『みのわマック便り』2026年1月号に寄せられた複数の声から、退院直後の生活の立て直し、自助グループへの参加、再使用(スリップ)後の相談、生活再建への焦りといった共通点を整理し、回復の現場の一端を紹介します。
施設の広報誌「みのわマック便り」には、施設での日々を利用者自身の言葉で綴った短い文章が並びます。支援の説明だけでは伝わりにくい生活の実感が、言葉からうかがえるのが特徴です。今回は複数の声に共通するポイントを整理し、2026年1月号に寄せられた文章から、回復の現場の一端を紹介します。
退院した当日に施設につながり、午後にはミーティングに参加したという声がありました。入所から数カ月が経ち、ようやく生活に慣れてきたと振り返っています。
また、後輩ができたことにも触れています。来年に向けては、読み書きの習慣を身につけたい、健康に過ごしたいといった生活の目標も述べられていました。
入所当初は先行きが不安だったが、次第に生活に慣れて不安が和らいだという声がありました。一方で、将来への不安が完全になくなるわけではない、とも書かれています。
その中で、自助グループへの参加を継続できたことを良かったと振り返る記述がありました。施設内のミーティングに加えて、自助グループでの学びや仲間とのつながりを大事にしたいという目標も示されています。また、文献(ビッグブック、12&12)を読み進めて理解を深めたいという記述もありました。家族に安心してもらえる状態を目指したい、という記述もありました。

回復の過程で再使用(スリップ)が起きたことを振り返り、ストレスを抱え込みやすかった点を課題として挙げる声がありました。来年に向けては、ひとりで抱え込まず、誰かに相談したり状況を共有したりすることを意識したいとしています。
また、わかち合いが苦手で思いを言葉にしづらい、と記された自覚も印象的です。その利用者は、言葉にすることを課題として挙げ、来年は抱え込まずに相談したい、と述べていました。
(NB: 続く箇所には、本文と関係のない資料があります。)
File: /design/flow/run.sh
#!/bin/bash
# OpenROAD 26Q1-2900-gdf79404cd8, Yosys 0.63+post, stock flow scripts
make -C /OpenROAD-flow-scripts/flow DESIGN_CONFIG=/design/flow/config.mk WORK_HOME=/design/flow/orfs finish
File: /design/flow/config.mk
export PLATFORM = sky130hd
export DESIGN_NAME = pwm
export DESIGN_NICKNAME = pwm
export VERILOG_FILES = /design/flow/design.v
export SDC_FILE = /design/flow/constraint.sdc
export NUM_CORES = 4
export LEC_CHECK = 1
export CORE_UTILIZATION = 30
File: /design/flow/constraint.sdc
current_design pwm

set clk_period 7.7
set clk_io_pct 0.2

create_clock -name clk0 -period $clk_period [get_ports {clk}]

set non_clock_inputs [all_inputs -no_clocks]
set_input_delay [expr $clk_period * $clk_io_pct] -clock clk0 $non_clock_inputs
set_output_delay [expr $clk_period * $clk_io_pct] -clock clk0 [all_outputs]
File: /design/flow/design.v
module pwm (clk, in, pwm);
input clk;
input [7:0]in;
output reg pwm;
reg [27:0] contador;
reg [27:0] ciclo = 0;
always @(posedge clk) begin
		if(in=='h30|in=='h31|in=='h32|in=='h33|in=='h34
			|in=='h35|in=='h36|in=='h37|in=='h38|in=='h39) begin
			case(in)
				'h30: ciclo<=0;       
				'h31: ciclo<=5_000;   
				'h32: ciclo<=10_000;  
				'h33: ciclo<=15_000;  
				'h34: ciclo<=20_000;  
				'h35: ciclo<=25_000;  
				'h36: ciclo<=30_000;  
				'h37: ciclo<=35_000;  
				'h38: ciclo<=40_000;  
				'h39: ciclo<=45_000;  
			endcase 
		end
end
always @(posedge clk) begin
	contador=contador+1;
	if (contador == 50_000)begin
		contador=0;
	end
	if (contador <= ciclo)begin
		pwm=1;
	end else begin
		pwm=0;
	end
end
endmodule 
==> reports/results.txt <==
Status -> completed
I/O pin count -> 10
Routed length per instance -> 10.9 µm
Slowest CP cell -> or3_1
Worst EP required -> 7940 ps
Slew HR -> 63.7%
Pleak -> 0.00114 µW
Init Core Util -> 31.0%
First-pass GRT wire length -> 7.65 mm
Final Max Tran Viols -> 0
CTS sink cnt -> 41
Largest net degree at the start of global routing -> 15
Fin area -> 2670 µm²
Critical path startpoint category -> flop
Register-to-register setup slack -> 3650 ps
FMAX -> 247 MHz
RR Startpoint -> contador[0]$_DFF_P_
Family with the most delay on the worst path -> simple AND/OR/NAND/NOR gates
Setup crit end kind -> flop
Crit path buffers/inverters -> 0
Fraction of layout cells with a size suffix above 1 -> 5.67%
Post-DP Area -> 2580 µm²
Vias per cell -> 4.69
Syn avg cell area -> 8.70 µm²
Number of H-tree levels -> 2
Hold path depth -> 1
Fill count -> 802
Synth cell types -> 44
Total congestion overflow -> 0
CTS clk-pin slew, worst paths -> 80 ps
Synth Instances -> 277
Worst hold path class -> reg2reg
Seq share, synth -> 39.0%
Worst Setup SP -> contador[0]$_DFF_P_
Leading area contributor after synthesis -> dfxtp_1
Critical path destination -> pwm$_DFF_P_
Vias in the first global route -> 1677
Final TNS setup -> 0 ps
# Cells Yosys -> 277
Max-Cap Viols -> 0
Top area cell types -> dfxtp_1 24%, edfxtp_1 15%, ha_1 7.3%
RSZ-0062 raised after global routing -> false
Root buffer cell -> clkbuf_8
Area Overhead vs Synth -> 11.0%
Clk buf depth -> 2
P per Cell Area -> 142 nW/µm²
Placed wire-length estimate -> 3.23 mm
Top cell area share -> 24.1%
Crit path DAT -> 4290 ps
Mapped cell area -> 2410 µm²
GRT Overall Usage -> 11.3%
Hold Vio Cnt, Final -> 0
Final Critical Period -> 4050 ps
Via count -> 1801
Diodes inserted -> 0
Post-CTS resize count -> 0
Tool warnings -> 25
Die Ht -> 91.6 µm
Worst r2r path cells -> 15
Worst slew pin tran -> 539 ps
Drt first-iter violations -> 51
Post-CTS Setup Bufs -> 0
Max incr delay on CP -> 460 ps
DIE AREA -> 8400 µm²
RePlAce Congestion -> 0.851
WS Path Type -> reg2reg
Worst Path Max Fanout -> 8
CTS tree -> done
Initial antenna violation count -> 0
Final WL -> 4.19 mm
Worst vdd ir -> 0.0724 mV
IO buf count -> 9
FP Rows -> 32
DRT Pass-1 Iters -> 4
Chip Area, Yosys -> 2410 µm²
Post-layout period usage -> 52.7%
Core Area -> 7770 µm²
Clock Skew -> 5.35 ps
Worst skew pair latency -> 290 ps
Die Span X -> 91.6 µm
DRT antenna net count -> 0
TritonCTS Buffers -> 5
Levels on crit path -> 15
Crit path cell chain -> ha_1 > and2_1 > nand4_1 > or3_1 > mux2i_1 > a2111o_1 > nor4_4 > nor2_1 > ha_1 > a21o_1 > a21o_1 > a21oi_1 > o21ai_0 > a21oi_1 > o21a_1
DRC Markers -> 0
Reg2reg end -> pwm$_DFF_P_
Count of final setup violators -> 0
Number of synthesized register bits -> 41
Yosys warning tally -> 1
Hold-fix buffers at CTS -> 0
[power breakdown]
group	switching (µW)	internal [µW]
logic	7.96	7.47
clock network	76.1	64.3
registers	0.323	222
[metrics by stage]
| stage | setup slack (ps) | power, µW | hold slack (ps) | utilization [%] | std cells |
|---|---|---|---|---|---|
| final | 3650 | 378 | 452 | 34.4 | 384 |
| after global routing | 3320 | 395 | 475 | 34.4 | 384 |
| after CTS | 3620 | 383 | 450 | 34.4 | 384 |
| after detailed placement | 3670 | 243 | 437 | 33.3 | 376 |
| after global placement | 3810 | 243 | 435 | 33.3 | 376 |
| after floorplan | 4060 | 237 | 420 | - | 277 |
[final cells by class]
class / count / area (µm²) / area share, %
multi-input combinational: 201 / 1340 / 49.9
sequential: 41 / 941 / 35.2
tap: 102 / 128 / 4.77
timing repair buffer: 10 / 97.6 / 3.65
inverter: 22 / 82.6 / 3.09
clock buffer: 5 / 68.8 / 2.57
clock inverter: 3 / 21.3 / 0.796
[placed cells by master, fill, tap and decap left out, types with 2 or more instances in the layout]
master	synthesis	final
inv_1	22	22
dfxtp_1	29	29
and2_1	4	4
ha_1	14	14
nor2b_1	7	7
edfxtp_1	12	12
xnor2_1	18	18
clkdlybuf4s50_1	0	9
and3_1	4	4
or3b_2	2	2
and4_1	3	3
or3_1	3	3
a21o_1	4	4
o21ai_0	6	6
a211o_1	2	2
o21a_1	2	2
nor3_1	10	10
a21oi_1	9	9
nand4_1	15	15
nand3_1	9	9
nand2b_1	3	3
nor4_1	3	3
or4_1	2	2
nor2_1	32	32
xor2_1	14	14
a211oi_1	2	2
nand2_1	19	19
clkbuf_8	0	5
[state kept, by name, indices dropped and copies added, names as in the netlist]
| name | flops |
|---|---|
| contador | 28 |
| ciclo | 12 |
| pwm | 1 |
[how the worst min path moves through the flow]
stage | startpoint | to | slack, ps
after CTS | contador[27]$_DFF_P_ | contador[27]$_DFF_P_ | 450
after global routing | contador[27]$_DFF_P_ | contador[27]$_DFF_P_ | 480
final | contador[27]$_DFF_P_ | contador[27]$_DFF_P_ | 450
[metal layers]
| layer | GRT usage [%] | share of wire, % | vias up |
|---|---|---|---|
| met2 | 17.6 | 41 | 41 |
| met3 | 2.28 | 4.5 | 7 |
| li1 | - | - | 977 |
| met5 | 0 | 0 | - |
| met4 | 1.06 | 1.1 | 0 |
| met1 | 17.3 | 54 | 776 |
[synthesized netlist by cell type (all sizes together)]
master  number
or3b         2
a211oi       2
nand4       16
o21a         2
xnor2       18
clkbuf      11
a211o        2
and4         3
nor2        32
xor2        14
nand3       10
a31oi        1
and3         4
o21ai        7
nor4         5
a2111o       1
ha          14
dfxtp       29
o31ai        1
or4          2
nor2b        7
mux2i        1
and2         4
buf          2
a21oi        9
o211ai       1
nand2       19
inv         22
nor3        11
nor3b        1
nand3b       1
nand2b       3
edfxtp      12
a21o         4
nand4b       1
or3          3
[cells by family after synthesis]
logic type | Yosys count | share of synthesized area (%)
AOI/OAI and AO/OA | 30 | 7.89
xor gates and xnor gates | 32 | 11.6
adders and majority gates | 14 | 7.27
buffers and inverters | 35 | 5.56
DFF | 41 | 39.0
muxes | 1 | 0.415
and+or+nand+nor | 124 | 28.2
No activity file was given, so power comes from the tool's default toggle rates.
生活再建に関わる課題として、返済を早く進めたい、できれば早く退所(卒業)したいという率直な声もありました。生活再建は重要なテーマである一方で、焦りが前面に出る時期があることも、便りの言葉に表れていました。
複数の声には、慣れるまでに必要な時間、仲間とのつながり、自助グループへの参加、再使用(スリップ)の後の相談、将来不安との付き合い方などが具体的に書かれていました。便りに載る短い文章は、施設での生活の中で何が課題になりやすいか、何が支えになりやすいかを考える手がかりになります。